> [What the task asks]: Your output is the line containing "initial_core_util = 0.568" plus all lines after it to the end of the records, reproduced exactly, with nothing else.

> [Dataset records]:

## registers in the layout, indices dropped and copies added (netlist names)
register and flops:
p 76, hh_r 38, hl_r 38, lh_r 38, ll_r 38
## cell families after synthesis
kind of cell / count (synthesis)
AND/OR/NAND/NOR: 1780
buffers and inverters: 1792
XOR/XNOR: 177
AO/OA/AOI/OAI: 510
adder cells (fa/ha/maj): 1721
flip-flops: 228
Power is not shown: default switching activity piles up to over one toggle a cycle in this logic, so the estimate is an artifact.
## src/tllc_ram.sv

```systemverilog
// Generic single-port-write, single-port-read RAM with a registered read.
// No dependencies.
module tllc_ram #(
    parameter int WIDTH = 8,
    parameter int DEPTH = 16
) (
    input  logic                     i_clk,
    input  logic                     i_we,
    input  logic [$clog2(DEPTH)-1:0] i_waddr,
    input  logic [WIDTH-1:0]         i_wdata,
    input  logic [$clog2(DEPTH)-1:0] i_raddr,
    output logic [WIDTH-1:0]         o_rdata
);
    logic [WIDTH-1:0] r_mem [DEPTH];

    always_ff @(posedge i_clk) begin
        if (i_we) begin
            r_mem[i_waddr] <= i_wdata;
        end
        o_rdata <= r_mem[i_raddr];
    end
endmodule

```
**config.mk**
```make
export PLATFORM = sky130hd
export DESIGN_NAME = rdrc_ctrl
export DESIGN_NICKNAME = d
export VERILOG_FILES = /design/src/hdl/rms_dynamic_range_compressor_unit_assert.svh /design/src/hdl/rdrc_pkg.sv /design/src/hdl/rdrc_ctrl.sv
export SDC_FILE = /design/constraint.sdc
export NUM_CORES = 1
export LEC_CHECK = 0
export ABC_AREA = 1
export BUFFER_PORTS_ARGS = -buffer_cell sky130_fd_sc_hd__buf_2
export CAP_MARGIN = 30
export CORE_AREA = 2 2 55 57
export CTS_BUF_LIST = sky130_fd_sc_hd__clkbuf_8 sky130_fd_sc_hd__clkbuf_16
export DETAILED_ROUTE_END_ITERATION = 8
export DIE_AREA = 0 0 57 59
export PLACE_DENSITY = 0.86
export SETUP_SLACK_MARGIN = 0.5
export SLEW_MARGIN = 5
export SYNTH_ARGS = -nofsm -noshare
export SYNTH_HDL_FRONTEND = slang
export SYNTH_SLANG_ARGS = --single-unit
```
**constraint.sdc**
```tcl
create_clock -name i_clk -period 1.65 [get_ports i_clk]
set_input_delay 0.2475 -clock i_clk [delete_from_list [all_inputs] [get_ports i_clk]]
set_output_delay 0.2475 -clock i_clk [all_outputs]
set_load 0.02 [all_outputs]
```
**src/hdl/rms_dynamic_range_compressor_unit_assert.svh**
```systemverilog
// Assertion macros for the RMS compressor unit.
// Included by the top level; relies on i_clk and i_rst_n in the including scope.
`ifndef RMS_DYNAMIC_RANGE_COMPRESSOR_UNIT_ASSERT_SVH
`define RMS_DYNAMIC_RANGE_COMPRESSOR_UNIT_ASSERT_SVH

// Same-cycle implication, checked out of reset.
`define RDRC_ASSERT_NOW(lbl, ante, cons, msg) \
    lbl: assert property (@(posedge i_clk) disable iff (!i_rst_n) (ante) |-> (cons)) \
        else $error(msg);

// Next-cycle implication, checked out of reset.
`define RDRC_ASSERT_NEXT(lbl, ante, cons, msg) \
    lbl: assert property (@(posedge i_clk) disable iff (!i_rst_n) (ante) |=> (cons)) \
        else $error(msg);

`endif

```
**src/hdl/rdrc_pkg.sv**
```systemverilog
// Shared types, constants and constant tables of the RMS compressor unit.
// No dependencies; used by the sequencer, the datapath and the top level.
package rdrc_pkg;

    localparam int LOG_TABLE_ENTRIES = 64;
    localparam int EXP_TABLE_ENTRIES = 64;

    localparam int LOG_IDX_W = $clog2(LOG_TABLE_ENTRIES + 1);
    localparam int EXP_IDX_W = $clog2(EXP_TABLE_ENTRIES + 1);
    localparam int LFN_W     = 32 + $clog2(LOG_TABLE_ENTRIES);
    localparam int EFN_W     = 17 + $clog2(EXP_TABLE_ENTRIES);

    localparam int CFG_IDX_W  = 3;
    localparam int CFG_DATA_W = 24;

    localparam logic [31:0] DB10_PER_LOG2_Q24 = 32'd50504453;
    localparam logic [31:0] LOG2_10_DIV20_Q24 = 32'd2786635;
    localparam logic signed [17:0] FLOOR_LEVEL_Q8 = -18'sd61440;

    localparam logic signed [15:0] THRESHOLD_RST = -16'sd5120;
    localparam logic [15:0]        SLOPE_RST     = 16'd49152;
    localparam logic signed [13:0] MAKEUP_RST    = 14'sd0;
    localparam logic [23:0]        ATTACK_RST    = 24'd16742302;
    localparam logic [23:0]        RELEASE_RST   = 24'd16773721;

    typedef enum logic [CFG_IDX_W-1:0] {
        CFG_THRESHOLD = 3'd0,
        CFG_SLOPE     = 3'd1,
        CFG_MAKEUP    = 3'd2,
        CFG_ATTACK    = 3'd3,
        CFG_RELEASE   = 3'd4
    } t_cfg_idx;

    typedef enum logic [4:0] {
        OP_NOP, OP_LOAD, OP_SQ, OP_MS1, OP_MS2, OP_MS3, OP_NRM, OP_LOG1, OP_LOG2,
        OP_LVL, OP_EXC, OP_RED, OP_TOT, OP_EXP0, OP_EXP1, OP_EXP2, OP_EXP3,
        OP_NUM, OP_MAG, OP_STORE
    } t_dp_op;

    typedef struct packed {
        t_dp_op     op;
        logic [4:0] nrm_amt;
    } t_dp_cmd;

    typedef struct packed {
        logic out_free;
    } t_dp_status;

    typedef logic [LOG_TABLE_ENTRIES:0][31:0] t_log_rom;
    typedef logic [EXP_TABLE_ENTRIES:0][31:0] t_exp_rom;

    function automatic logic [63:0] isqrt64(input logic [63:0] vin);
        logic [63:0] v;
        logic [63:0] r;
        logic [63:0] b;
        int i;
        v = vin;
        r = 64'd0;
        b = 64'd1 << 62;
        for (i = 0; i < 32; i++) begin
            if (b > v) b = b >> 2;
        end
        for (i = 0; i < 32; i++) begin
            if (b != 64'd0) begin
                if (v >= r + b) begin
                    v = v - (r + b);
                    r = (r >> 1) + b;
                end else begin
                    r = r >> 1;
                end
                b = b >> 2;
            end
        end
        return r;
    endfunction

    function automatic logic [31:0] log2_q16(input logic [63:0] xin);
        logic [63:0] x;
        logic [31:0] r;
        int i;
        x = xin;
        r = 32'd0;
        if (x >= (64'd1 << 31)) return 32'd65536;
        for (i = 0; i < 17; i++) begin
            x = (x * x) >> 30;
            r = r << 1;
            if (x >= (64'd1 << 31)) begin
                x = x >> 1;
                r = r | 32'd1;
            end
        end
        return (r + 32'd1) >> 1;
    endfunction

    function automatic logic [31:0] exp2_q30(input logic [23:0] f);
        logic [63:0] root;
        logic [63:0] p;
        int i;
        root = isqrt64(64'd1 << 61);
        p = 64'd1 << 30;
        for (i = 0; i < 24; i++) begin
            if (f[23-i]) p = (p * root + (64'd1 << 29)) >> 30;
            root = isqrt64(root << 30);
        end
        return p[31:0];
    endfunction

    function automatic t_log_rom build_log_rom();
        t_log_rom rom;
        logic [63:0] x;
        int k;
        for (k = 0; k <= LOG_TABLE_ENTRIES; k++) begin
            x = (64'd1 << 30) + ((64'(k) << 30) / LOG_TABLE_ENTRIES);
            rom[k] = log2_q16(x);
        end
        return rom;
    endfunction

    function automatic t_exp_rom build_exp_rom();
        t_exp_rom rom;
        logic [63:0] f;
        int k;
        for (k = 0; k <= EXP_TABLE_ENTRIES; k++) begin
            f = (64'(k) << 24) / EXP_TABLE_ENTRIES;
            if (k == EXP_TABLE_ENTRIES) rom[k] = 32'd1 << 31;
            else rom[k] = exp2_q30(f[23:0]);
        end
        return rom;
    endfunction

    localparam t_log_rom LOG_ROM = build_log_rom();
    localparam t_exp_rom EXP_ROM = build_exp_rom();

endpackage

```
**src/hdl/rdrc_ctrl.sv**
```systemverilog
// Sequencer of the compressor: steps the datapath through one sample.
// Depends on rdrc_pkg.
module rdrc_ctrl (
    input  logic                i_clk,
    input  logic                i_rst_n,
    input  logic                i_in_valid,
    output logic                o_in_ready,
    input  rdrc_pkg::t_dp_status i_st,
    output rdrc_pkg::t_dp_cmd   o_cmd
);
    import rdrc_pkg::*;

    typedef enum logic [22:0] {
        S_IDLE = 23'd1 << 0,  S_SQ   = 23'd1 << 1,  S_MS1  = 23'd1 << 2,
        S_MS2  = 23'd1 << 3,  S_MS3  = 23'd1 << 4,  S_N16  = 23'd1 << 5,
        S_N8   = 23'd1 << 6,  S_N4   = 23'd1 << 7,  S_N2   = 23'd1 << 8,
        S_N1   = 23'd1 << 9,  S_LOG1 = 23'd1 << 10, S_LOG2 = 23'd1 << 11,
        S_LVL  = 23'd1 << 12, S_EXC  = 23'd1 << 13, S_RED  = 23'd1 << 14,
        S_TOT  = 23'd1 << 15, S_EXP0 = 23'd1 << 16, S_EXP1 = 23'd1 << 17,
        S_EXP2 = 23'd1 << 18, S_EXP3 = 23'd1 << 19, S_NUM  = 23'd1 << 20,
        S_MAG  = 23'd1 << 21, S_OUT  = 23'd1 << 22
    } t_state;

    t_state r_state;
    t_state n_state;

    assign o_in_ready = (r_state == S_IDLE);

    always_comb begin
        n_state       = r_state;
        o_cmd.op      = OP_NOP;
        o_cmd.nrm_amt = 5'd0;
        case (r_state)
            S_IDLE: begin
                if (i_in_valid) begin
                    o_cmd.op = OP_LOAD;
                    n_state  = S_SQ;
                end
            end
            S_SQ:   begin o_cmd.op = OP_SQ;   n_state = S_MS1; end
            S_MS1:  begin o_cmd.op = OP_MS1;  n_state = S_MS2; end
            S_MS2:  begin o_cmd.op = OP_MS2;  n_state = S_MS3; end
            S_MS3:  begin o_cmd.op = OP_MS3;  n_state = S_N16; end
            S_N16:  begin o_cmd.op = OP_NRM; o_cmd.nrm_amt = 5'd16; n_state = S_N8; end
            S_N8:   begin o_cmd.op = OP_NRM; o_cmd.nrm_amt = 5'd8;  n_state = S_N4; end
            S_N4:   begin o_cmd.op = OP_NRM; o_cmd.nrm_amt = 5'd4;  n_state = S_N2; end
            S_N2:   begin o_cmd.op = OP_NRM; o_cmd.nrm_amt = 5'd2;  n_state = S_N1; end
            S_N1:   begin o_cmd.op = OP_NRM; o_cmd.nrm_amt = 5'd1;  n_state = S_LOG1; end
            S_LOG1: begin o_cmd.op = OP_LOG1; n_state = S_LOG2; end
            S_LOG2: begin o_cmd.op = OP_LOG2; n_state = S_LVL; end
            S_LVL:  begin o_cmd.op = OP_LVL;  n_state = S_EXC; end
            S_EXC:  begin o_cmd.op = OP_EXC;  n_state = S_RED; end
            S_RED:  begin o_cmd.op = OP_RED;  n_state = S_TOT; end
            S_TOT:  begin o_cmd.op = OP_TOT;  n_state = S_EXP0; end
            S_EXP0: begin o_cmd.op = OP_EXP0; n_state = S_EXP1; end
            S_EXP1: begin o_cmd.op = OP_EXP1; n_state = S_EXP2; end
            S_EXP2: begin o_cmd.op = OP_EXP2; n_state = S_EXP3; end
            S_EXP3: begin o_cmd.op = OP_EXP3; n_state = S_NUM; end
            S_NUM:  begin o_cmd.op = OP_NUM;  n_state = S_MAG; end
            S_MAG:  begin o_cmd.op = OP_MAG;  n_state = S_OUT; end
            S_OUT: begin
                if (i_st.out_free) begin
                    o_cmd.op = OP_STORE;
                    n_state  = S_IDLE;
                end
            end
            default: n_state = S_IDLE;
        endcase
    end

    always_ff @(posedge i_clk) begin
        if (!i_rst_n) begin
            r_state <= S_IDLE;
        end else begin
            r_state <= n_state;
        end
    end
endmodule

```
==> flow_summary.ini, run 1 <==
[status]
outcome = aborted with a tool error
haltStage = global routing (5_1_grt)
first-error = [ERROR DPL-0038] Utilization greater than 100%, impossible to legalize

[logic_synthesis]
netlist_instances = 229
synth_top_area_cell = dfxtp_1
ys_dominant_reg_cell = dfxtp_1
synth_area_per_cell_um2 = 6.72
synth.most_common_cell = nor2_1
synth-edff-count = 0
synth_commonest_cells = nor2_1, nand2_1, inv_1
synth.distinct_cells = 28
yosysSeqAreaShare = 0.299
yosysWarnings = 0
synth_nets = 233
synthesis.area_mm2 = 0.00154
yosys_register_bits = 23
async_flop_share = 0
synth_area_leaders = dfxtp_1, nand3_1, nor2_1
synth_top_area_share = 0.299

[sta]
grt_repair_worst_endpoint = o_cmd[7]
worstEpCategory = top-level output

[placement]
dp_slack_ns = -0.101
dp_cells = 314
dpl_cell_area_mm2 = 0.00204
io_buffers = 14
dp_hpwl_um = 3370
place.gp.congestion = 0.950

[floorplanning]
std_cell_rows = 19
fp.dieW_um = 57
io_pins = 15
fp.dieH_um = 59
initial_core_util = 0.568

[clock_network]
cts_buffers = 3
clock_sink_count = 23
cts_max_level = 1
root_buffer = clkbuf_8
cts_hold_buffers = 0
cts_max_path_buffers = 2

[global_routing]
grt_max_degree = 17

> [Exercise output]:
initial_core_util = 0.568

[clock_network]
cts_buffers = 3
clock_sink_count = 23
cts_max_level = 1
root_buffer = clkbuf_8
cts_hold_buffers = 0
cts_max_path_buffers = 2

[global_routing]
grt_max_degree = 17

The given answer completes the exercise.